1. A SYNOPSIS OF NATHAN ENGLANDER’S THE MINISTRY OF SPECIAL CASES
Your only son was probably drugged and thrown out of an airplane. And yet you know you will never see a confirming body, because it’s disappeared with the rest of the victims of Argentina’s Dirty War. And your wife alternatively visits morgues, searching for her son’s face, and stares out her apartment window, waiting for him to walk around the street corner. And while your son is both living and dead – the most painful characteristic of the desaparecidos – you still have to work your day job knocking Jewish names off gravestones. You still have to walk through the cemetery, the cruel reminder that bones should always belong to someone and that someone should always belong to bones. Meanwhile you don’t feel guilty that the last time you saw your 18-year-old son, right before he was taken away by the secret police, you told him that you wished he’d never been born. You know that in the intervening days of torture chambers and one-way flights, he has grown up enough to know that you didn’t mean it. And so you walk around with part of yourself erased. Half your nose is missing because a plastic surgeon lopped it off to pay a debt. Your son has your nose, and he wanders with it somewhere, like a character in Gogol. You have exhausted all means of seeing your face again.

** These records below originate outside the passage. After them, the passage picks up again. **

run A:
## SP_wocg
module SP_wocg(
	clk,
	rst_n,
	in_valid,
	in_data,
	in_mode,
	out_valid,
	out_data
);
==> flow/config.mk <==
export PLATFORM = sky130hd
export DESIGN_NAME = SP_wocg
export DESIGN_NICKNAME = SP_wocg
export VERILOG_FILES = /design/flow/design.v
export SDC_FILE = /design/flow/constraint.sdc
export NUM_CORES = 4
export LEC_CHECK = 0
export ABC_AREA = 1
export CAP_MARGIN = 20
export CELL_PAD_IN_SITES_DETAIL_PLACEMENT = 1
export CORE_ASPECT_RATIO = 0.66
export CORE_MARGIN = 2
export CORE_UTILIZATION = 40
export CTS_CLUSTER_DIAMETER = 371
export GPL_TIMING_DRIVEN = 0
export MAX_ROUTING_LAYER = met4
export MIN_ROUTING_LAYER = met1
export SLEW_MARGIN = 30
export SYNTH_MEMORY_MAX_BITS = 16384
export TNS_END_PERCENT = 75
==> flow/constraint.sdc <==
create_clock -name core_clock -period 9.18 [get_ports {clk}]
set_input_delay 1.8360 -clock core_clock [delete_from_list [all_inputs] [get_ports {clk}]]
set_output_delay 1.8360 -clock core_clock [all_outputs]
set_load 0.01 [all_outputs]
run.sh (not shown) runs the stock make flow with config.mk's settings and CLKGATE_MAP_FILE=.
--- input diff run A..run B ---
==> flow/config.mk <==
export PLATFORM = sky130hd
export DESIGN_NAME = SP_wocg
export DESIGN_NICKNAME = SP_wocg
export VERILOG_FILES = /design/flow/design.v
export SDC_FILE = /design/flow/constraint.sdc
export NUM_CORES = 4
export LEC_CHECK = 0
export CAP_MARGIN = 20
export CORE_MARGIN = 2
export CORE_UTILIZATION = 69
export SLEW_MARGIN = 20
export SYNTH_MEMORY_MAX_BITS = 16384
==> flow/constraint.sdc <==
create_clock -name core_clock -period 7.58 [get_ports {clk}]
set_input_delay 1.5160 -clock core_clock [delete_from_list [all_inputs] [get_ports {clk}]]
set_output_delay 1.5160 -clock core_clock [all_outputs]
set_load 0.01 [all_outputs]
## What came out
- Net count reported at finish: run B vs run A down about 18%
- Run B against run A: floorplan die width now sits lower, buffering stage count on the worst path with inverters included now sits lower, cell area after technology mapping now sits lower.
- met1 as the most heavily used metal layer in global routing was reported by run A, and met2 by run B.
- Summary of run B over run A: final instance area went down; total via count in the routed design went down.
## Diff of input files: run C against run B
diff --git a/flow/config.mk b/flow/config.mk
--- a/flow/config.mk
+++ b/flow/config.mk
@@ -10 +10 @@
-export CORE_UTILIZATION = 69
+export CORE_UTILIZATION = 70
==> flow/constraint.sdc <==
create_clock -name core_clock -period 6.35 [get_ports {clk}]
set_input_delay 1.2700 -clock core_clock [delete_from_list [all_inputs] [get_ports {clk}]]
set_output_delay 1.2700 -clock core_clock [all_outputs]
set_load 0.01 [all_outputs]
Run C vs run B: routed wire length up
Run C vs. run B: first-pass iteration count of the detailed router went up, pre-CTS setup slack now sits lower.
The flow did not stop early for run C: all stages ran, and the layout cleared the timing, design-rule and antenna checks.
Run C vs. run B: first-pass GRT wire length increased by 0.35% relative to the old numbers, met1 layer wirelength in the final routing went down 0.74%.
Register fraction of the total cell area: run C < run B
Share of synthesized cell area in and, or, nand and nor gates: run B vs run C identical
Per the comparison of run C with run B, area added between synthesis and finish moved up; arrival time at the worst endpoint moved down.
Setup changes, run C to run D
diff --git a/flow/config.mk b/flow/config.mk
--- a/flow/config.mk
+++ b/flow/config.mk
@@ -10 +10 @@
-export CORE_UTILIZATION = 70
+export CORE_UTILIZATION = 40
==> flow/constraint.sdc <==
create_clock -name core_clock -period 8.0 [get_ports {clk}]
set_input_delay 1.6000 -clock core_clock [delete_from_list [all_inputs] [get_ports {clk}]]
set_output_delay 1.6000 -clock core_clock [all_outputs]
set_load 0.01 [all_outputs]
==> comparison <==
- Run C has higher final non-filler cell area than run D.
- Diff run C -> run D | initial DRC count | decrease of about 14%
- Run D does better than run C on worst setup slack after layout.
- Count of filler cells inserted in the layout is lower on run C
- Global-route usage: run D vs run C down 16 points
- Run D against run C: first-pass iteration count of the detailed router has decreased, sequential share of layout area saw an increase.
- Status: post-placement cell area parity (run D, run C)
## lane 1
==> flow/design.v (excerpt) <==
module stopwatch(clk, rst, btnS, btnR, sw, an, seg);
input clk;
input rst;
input btnS, btnR;
input [7:0] sw;
output reg [3:0] an;
output reg [7:0] seg;
reg [3:0] seg_value;
wire [3:0] seg3, seg2, seg1, seg0;
reg adj_sec;
reg adj;
reg digits_on;
wire one_hz_clk;
wire two_hz_clk;
wire segment_clk;
wire blink_clk;
wire debounce_clk;
wire one_hz_rise;
wire two_hz_rise;
wire segment_rise;
wire blink_rise;
wire debounce_rise;
reg [31:0] sec_counter;
reg [1:0] seg_index;
clock #(.start_time(0), .end_time(200)) my_one_hz_clk(.in(clk), .rst(rst), .out(one_hz_clk), .rise(one_hz_rise));
clock #(.start_time(0), .end_time(100)) my_two_hz_clk(.in(clk), .rst(rst), .out(two_hz_clk), .rise(two_hz_rise));
clock #(.start_time(0), .end_time(4)) my_segment_clk(.in(clk), .rst(rst), .out(segment_clk), .rise(segment_rise));
clock #(.start_time(0), .end_time(20)) my_blink_clk(.in(clk), .rst(rst), .out(blink_clk), .rise(blink_rise));
clock #(.start_time(0), .end_time(10)) my_debounce_clk(.in(clk), .rst(rst), .out(debounce_clk), .rise(debounce_rise));
wire [1:0] next_index = seg_index + 2'd1;
assign seg0 = (sec_counter % 60)  % 10;
assign seg1 = (sec_counter % 60)  / 10;
assign seg2 = (sec_counter / 60)  % 10;
  ...
Settings: LEC_CHECK=0, ABC_AREA=1, CAP_MARGIN=20, CORE_MARGIN=2, CORE_UTILIZATION=72, CTS_CLUSTER_DIAMETER=192, CTS_CLUSTER_SIZE=99, PLACE_DENSITY=0.4, SETUP_SLACK_MARGIN=-1.54, SLEW_MARGIN=20; clock period 15.5 ns.
run.sh (not shown) runs the stock make flow with config.mk's settings and CLKGATE_MAP_FILE=.
Lane 1 is listed as incomplete: the tool reported an error in 4_1_cts and the run ended there.
#### Input delta (lane 2 over lane 1)
# lane 1
export LEC_CHECK = 0
export ABC_AREA = 1
export CAP_MARGIN = 20
export CORE_MARGIN = 2
export CORE_UTILIZATION = 72
export CTS_CLUSTER_DIAMETER = 192
export CTS_CLUSTER_SIZE = 99
export PLACE_DENSITY = 0.4
export SETUP_SLACK_MARGIN = -1.54
export SLEW_MARGIN = 20
create_clock -name core_clock -period 15.5 [get_ports {clk}]
# lane 2
export LEC_CHECK = 0
export CAP_MARGIN = 20
export CORE_MARGIN = 2
export CORE_UTILIZATION = 31
export SLEW_MARGIN = 20
create_clock -name core_clock -period 27.9 [get_ports {clk}]
Results
Lane 2 finished every stage and its layout cleared the timing, DRC and antenna checks. Lane 2 against lane 1: last weighted congestion value of the routability-driven placer lost 0.15, synthesized area per cell moved up, cell row count now larger.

2. GREAT INTERVIEWS WITH NATHAN ENGLANDER
Englander and Rivka Galchen:
At some point, early on, I decided I liked the speed of pen and paper. It slows me down. I like the way it looks. And that doesn’t mean I won’t write the next novel on computer. I just might. And I just might do it in six weeks. And it just might be called The Big Booby Car Chase and contain one sex scene, one fiery car chase, and end with the bad guy shot in the eye, and the hero in love.